Beneath this line are the data; copy exactly the part of them that opens with the line containing "export DESIGN_NAME = fiber_laser_gate_sequencer" and closes with the line containing "create_clock -name clk_sys", and only that part.

Stored data:

┌──

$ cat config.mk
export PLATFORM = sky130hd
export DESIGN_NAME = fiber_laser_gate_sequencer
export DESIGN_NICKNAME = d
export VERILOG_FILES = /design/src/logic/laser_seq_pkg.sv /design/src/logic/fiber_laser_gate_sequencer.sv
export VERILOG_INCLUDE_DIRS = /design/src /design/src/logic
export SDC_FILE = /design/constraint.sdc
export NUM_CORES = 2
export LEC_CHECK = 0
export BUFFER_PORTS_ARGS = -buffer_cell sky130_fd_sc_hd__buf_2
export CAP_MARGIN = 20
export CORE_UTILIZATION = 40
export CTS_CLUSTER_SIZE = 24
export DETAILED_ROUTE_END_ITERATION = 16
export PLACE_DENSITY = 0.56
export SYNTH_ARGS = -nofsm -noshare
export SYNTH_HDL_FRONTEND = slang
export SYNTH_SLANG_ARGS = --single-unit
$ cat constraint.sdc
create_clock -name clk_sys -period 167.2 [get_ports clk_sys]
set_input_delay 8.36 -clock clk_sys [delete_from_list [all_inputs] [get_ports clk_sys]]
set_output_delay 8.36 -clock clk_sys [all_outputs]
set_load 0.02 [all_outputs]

└──
┌──

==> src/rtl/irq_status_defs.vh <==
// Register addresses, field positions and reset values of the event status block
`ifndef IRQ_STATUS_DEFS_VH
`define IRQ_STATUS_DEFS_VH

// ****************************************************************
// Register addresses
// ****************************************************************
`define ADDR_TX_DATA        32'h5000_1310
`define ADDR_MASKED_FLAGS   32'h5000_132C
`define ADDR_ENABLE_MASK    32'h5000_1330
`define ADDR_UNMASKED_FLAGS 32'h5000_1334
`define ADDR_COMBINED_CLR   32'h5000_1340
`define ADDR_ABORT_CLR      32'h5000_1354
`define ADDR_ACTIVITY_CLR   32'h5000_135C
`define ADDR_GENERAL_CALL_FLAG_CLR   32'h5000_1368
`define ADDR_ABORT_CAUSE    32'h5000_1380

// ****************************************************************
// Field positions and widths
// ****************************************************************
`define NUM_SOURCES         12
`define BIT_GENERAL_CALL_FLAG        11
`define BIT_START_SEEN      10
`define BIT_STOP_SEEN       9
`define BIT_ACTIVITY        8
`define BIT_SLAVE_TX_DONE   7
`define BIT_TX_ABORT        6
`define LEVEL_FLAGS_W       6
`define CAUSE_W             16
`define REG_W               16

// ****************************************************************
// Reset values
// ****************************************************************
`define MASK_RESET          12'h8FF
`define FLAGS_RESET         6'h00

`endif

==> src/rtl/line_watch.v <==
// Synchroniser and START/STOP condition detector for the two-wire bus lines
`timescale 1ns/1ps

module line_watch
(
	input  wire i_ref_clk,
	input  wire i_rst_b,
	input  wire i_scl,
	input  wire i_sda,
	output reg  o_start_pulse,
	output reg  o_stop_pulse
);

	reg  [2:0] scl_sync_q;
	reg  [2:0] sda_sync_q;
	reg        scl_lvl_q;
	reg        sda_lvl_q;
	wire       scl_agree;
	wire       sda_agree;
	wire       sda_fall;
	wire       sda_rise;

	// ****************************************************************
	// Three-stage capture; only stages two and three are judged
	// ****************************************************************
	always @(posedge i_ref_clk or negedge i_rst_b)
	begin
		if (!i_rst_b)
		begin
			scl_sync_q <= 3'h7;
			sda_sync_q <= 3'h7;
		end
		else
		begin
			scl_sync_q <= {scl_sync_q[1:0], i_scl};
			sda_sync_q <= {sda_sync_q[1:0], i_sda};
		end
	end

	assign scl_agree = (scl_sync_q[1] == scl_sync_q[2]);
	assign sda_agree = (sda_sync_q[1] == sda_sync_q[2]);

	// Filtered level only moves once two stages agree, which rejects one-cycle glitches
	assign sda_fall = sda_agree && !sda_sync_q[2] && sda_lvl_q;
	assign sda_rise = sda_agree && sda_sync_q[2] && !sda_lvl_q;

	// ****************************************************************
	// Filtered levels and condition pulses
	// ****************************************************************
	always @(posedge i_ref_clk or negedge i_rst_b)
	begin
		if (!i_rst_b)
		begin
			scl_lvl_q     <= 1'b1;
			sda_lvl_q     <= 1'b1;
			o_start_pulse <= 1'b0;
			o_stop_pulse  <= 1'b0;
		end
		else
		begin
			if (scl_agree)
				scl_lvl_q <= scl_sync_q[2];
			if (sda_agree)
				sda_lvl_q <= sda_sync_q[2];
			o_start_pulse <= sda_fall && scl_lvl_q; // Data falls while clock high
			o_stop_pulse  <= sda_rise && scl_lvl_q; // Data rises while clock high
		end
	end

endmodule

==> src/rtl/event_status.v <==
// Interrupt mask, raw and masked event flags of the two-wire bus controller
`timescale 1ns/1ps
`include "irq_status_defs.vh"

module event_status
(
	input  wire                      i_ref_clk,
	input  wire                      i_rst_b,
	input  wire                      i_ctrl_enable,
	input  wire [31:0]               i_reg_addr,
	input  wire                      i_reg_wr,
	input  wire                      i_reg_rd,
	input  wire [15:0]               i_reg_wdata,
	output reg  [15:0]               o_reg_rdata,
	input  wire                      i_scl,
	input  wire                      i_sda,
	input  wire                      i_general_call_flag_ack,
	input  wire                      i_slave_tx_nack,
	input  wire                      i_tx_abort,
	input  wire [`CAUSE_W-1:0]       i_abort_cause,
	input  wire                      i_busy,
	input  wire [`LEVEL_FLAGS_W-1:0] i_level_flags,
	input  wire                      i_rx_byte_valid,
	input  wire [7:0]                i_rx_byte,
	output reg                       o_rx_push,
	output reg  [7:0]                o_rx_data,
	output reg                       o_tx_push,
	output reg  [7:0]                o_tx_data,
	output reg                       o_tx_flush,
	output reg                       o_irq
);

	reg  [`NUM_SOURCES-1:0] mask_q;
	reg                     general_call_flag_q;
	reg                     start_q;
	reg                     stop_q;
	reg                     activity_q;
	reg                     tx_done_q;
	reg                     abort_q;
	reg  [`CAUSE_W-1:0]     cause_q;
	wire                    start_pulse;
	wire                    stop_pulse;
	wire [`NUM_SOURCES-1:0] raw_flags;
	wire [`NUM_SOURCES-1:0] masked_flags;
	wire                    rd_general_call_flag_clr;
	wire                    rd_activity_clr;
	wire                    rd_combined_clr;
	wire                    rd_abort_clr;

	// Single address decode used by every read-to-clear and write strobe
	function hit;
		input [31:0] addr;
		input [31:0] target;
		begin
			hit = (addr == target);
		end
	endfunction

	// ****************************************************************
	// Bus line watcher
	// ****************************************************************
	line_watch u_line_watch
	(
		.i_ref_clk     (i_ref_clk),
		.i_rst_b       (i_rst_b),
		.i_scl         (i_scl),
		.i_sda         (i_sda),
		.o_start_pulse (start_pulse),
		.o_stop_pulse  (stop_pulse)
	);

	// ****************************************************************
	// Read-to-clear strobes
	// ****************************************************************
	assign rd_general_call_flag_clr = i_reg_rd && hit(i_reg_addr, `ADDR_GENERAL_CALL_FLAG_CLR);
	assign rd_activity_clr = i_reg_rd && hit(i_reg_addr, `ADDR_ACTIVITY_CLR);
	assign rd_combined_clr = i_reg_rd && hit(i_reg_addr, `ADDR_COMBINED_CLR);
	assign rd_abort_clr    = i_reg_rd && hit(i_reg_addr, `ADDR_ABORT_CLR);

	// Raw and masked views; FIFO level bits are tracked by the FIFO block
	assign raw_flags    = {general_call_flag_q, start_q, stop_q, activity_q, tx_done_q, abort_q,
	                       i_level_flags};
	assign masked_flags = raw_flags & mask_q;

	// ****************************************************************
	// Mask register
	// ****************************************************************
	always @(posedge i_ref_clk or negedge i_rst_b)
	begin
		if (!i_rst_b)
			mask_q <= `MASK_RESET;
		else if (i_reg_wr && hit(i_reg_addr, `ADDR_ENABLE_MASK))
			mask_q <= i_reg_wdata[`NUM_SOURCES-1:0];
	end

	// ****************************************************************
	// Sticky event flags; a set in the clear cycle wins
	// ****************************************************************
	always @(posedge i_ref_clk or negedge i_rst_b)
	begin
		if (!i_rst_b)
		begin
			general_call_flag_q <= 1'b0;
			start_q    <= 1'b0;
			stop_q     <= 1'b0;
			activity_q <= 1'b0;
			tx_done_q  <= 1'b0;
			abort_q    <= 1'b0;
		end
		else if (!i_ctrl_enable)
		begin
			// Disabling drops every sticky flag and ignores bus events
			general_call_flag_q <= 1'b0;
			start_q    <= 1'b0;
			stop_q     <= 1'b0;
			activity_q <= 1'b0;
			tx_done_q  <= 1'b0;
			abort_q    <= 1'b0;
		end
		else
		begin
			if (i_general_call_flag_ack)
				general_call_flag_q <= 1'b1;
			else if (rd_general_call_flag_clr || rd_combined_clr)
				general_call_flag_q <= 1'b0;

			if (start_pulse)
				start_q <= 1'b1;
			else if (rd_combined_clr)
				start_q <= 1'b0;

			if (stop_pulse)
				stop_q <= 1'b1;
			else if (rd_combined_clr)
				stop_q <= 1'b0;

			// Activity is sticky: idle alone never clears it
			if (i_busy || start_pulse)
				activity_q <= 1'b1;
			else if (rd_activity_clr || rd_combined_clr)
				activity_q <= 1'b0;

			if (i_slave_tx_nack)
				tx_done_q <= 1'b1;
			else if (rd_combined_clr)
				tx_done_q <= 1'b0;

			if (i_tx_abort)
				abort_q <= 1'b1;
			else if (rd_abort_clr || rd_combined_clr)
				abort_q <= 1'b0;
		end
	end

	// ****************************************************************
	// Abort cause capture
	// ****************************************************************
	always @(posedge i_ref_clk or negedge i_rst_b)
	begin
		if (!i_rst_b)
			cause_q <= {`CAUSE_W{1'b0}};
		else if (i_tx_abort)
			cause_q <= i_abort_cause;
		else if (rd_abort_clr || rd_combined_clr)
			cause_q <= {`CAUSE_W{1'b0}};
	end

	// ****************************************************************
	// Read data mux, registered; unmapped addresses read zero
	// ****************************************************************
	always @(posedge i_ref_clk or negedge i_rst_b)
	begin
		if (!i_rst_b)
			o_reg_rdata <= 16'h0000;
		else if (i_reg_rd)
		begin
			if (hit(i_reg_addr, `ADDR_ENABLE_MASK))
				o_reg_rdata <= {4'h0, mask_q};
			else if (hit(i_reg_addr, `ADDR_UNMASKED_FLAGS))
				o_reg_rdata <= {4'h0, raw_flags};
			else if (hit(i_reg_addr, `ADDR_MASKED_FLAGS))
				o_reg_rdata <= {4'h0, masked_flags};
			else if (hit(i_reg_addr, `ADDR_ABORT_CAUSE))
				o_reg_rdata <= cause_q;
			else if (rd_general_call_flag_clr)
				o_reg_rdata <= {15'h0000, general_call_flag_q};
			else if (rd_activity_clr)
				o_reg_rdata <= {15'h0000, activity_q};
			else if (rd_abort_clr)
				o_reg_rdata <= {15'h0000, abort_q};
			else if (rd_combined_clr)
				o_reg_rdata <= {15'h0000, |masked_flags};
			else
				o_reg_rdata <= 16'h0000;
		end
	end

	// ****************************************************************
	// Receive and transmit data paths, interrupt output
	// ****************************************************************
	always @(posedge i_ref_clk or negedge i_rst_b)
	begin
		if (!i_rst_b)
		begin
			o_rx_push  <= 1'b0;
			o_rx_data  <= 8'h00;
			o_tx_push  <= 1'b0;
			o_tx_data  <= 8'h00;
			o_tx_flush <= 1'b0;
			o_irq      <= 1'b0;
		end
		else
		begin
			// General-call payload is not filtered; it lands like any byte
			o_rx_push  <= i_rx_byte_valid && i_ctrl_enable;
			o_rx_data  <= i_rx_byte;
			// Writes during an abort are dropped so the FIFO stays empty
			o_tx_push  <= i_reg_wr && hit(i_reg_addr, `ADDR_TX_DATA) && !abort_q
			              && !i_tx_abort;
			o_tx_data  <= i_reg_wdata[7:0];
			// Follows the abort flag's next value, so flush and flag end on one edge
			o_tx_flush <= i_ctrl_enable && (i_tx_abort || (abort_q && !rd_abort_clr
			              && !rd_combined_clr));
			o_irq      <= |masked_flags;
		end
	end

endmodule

└──

• The answer:
export DESIGN_NAME = fiber_laser_gate_sequencer
export DESIGN_NICKNAME = d
export VERILOG_FILES = /design/src/logic/laser_seq_pkg.sv /design/src/logic/fiber_laser_gate_sequencer.sv
export VERILOG_INCLUDE_DIRS = /design/src /design/src/logic
export SDC_FILE = /design/constraint.sdc
export NUM_CORES = 2
export LEC_CHECK = 0
export BUFFER_PORTS_ARGS = -buffer_cell sky130_fd_sc_hd__buf_2
export CAP_MARGIN = 20
export CORE_UTILIZATION = 40
export CTS_CLUSTER_SIZE = 24
export DETAILED_ROUTE_END_ITERATION = 16
export PLACE_DENSITY = 0.56
export SYNTH_ARGS = -nofsm -noshare
export SYNTH_HDL_FRONTEND = slang
export SYNTH_SLANG_ARGS = --single-unit
$ cat constraint.sdc
create_clock -name clk_sys -period 167.2 [get_ports clk_sys]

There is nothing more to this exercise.